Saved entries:
——————
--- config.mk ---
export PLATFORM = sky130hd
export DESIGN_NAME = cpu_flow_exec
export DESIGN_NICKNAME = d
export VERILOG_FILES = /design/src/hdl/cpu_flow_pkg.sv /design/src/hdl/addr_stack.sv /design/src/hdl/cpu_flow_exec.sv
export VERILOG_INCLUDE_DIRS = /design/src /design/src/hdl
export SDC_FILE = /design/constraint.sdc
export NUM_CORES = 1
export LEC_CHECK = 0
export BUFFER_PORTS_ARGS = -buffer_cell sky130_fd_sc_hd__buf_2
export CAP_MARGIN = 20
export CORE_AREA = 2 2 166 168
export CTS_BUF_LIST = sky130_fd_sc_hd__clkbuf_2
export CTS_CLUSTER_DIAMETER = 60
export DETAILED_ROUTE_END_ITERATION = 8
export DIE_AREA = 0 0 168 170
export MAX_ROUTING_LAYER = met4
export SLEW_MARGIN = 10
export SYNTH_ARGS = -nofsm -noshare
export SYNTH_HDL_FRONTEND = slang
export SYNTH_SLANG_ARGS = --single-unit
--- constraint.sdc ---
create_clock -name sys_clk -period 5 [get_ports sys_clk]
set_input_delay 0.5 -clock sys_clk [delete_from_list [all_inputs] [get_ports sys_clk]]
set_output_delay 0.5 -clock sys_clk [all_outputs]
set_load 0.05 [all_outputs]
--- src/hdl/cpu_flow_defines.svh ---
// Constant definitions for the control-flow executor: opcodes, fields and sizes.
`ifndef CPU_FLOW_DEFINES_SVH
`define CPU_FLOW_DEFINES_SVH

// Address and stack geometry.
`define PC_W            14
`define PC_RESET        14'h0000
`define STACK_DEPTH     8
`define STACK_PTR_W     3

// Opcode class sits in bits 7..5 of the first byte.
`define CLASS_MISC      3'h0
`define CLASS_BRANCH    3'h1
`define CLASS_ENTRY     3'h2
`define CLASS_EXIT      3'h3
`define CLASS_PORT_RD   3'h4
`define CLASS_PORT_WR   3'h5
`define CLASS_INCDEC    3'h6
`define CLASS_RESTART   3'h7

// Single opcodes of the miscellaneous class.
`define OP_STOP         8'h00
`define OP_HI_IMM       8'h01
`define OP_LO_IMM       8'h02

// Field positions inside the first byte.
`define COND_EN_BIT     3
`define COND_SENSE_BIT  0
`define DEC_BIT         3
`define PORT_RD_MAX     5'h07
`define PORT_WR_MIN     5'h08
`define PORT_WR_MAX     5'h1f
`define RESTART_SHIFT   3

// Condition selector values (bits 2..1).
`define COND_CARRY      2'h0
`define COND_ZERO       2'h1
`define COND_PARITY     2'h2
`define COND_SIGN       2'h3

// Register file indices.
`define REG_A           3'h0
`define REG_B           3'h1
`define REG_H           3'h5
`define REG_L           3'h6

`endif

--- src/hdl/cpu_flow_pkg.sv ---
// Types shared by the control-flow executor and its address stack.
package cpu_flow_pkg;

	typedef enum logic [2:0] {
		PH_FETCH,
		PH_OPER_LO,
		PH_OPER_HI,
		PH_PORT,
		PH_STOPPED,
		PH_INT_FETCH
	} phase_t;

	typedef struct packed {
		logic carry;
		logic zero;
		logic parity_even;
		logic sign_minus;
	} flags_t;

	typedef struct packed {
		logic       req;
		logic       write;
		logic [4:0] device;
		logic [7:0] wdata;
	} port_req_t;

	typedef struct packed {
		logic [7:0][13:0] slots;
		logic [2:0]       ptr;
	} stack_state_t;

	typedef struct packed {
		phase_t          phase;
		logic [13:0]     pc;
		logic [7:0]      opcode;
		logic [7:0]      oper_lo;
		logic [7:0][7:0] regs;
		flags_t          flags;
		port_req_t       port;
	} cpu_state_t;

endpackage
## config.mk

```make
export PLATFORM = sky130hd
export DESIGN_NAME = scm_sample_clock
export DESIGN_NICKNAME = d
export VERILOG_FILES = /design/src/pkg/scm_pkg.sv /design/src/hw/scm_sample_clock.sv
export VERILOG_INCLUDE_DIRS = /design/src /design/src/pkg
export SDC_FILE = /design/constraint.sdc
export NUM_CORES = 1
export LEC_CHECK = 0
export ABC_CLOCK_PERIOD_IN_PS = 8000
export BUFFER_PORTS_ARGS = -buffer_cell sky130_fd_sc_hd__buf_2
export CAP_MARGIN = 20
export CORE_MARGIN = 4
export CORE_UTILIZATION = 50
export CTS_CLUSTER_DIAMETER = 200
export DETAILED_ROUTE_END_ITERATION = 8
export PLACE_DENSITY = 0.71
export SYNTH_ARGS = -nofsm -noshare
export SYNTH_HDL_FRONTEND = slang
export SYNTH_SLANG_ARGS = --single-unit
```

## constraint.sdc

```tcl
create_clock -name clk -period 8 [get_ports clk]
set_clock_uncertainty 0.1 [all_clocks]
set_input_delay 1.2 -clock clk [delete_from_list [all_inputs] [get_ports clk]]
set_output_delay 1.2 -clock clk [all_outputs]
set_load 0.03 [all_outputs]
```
——————
DIRECTIONS –
Pick out the lines above containing the word "constraint", then copy them.

SOLUTION –
export SDC_FILE = /design/constraint.sdc
--- constraint.sdc ---
export SDC_FILE = /design/constraint.sdc
## constraint.sdc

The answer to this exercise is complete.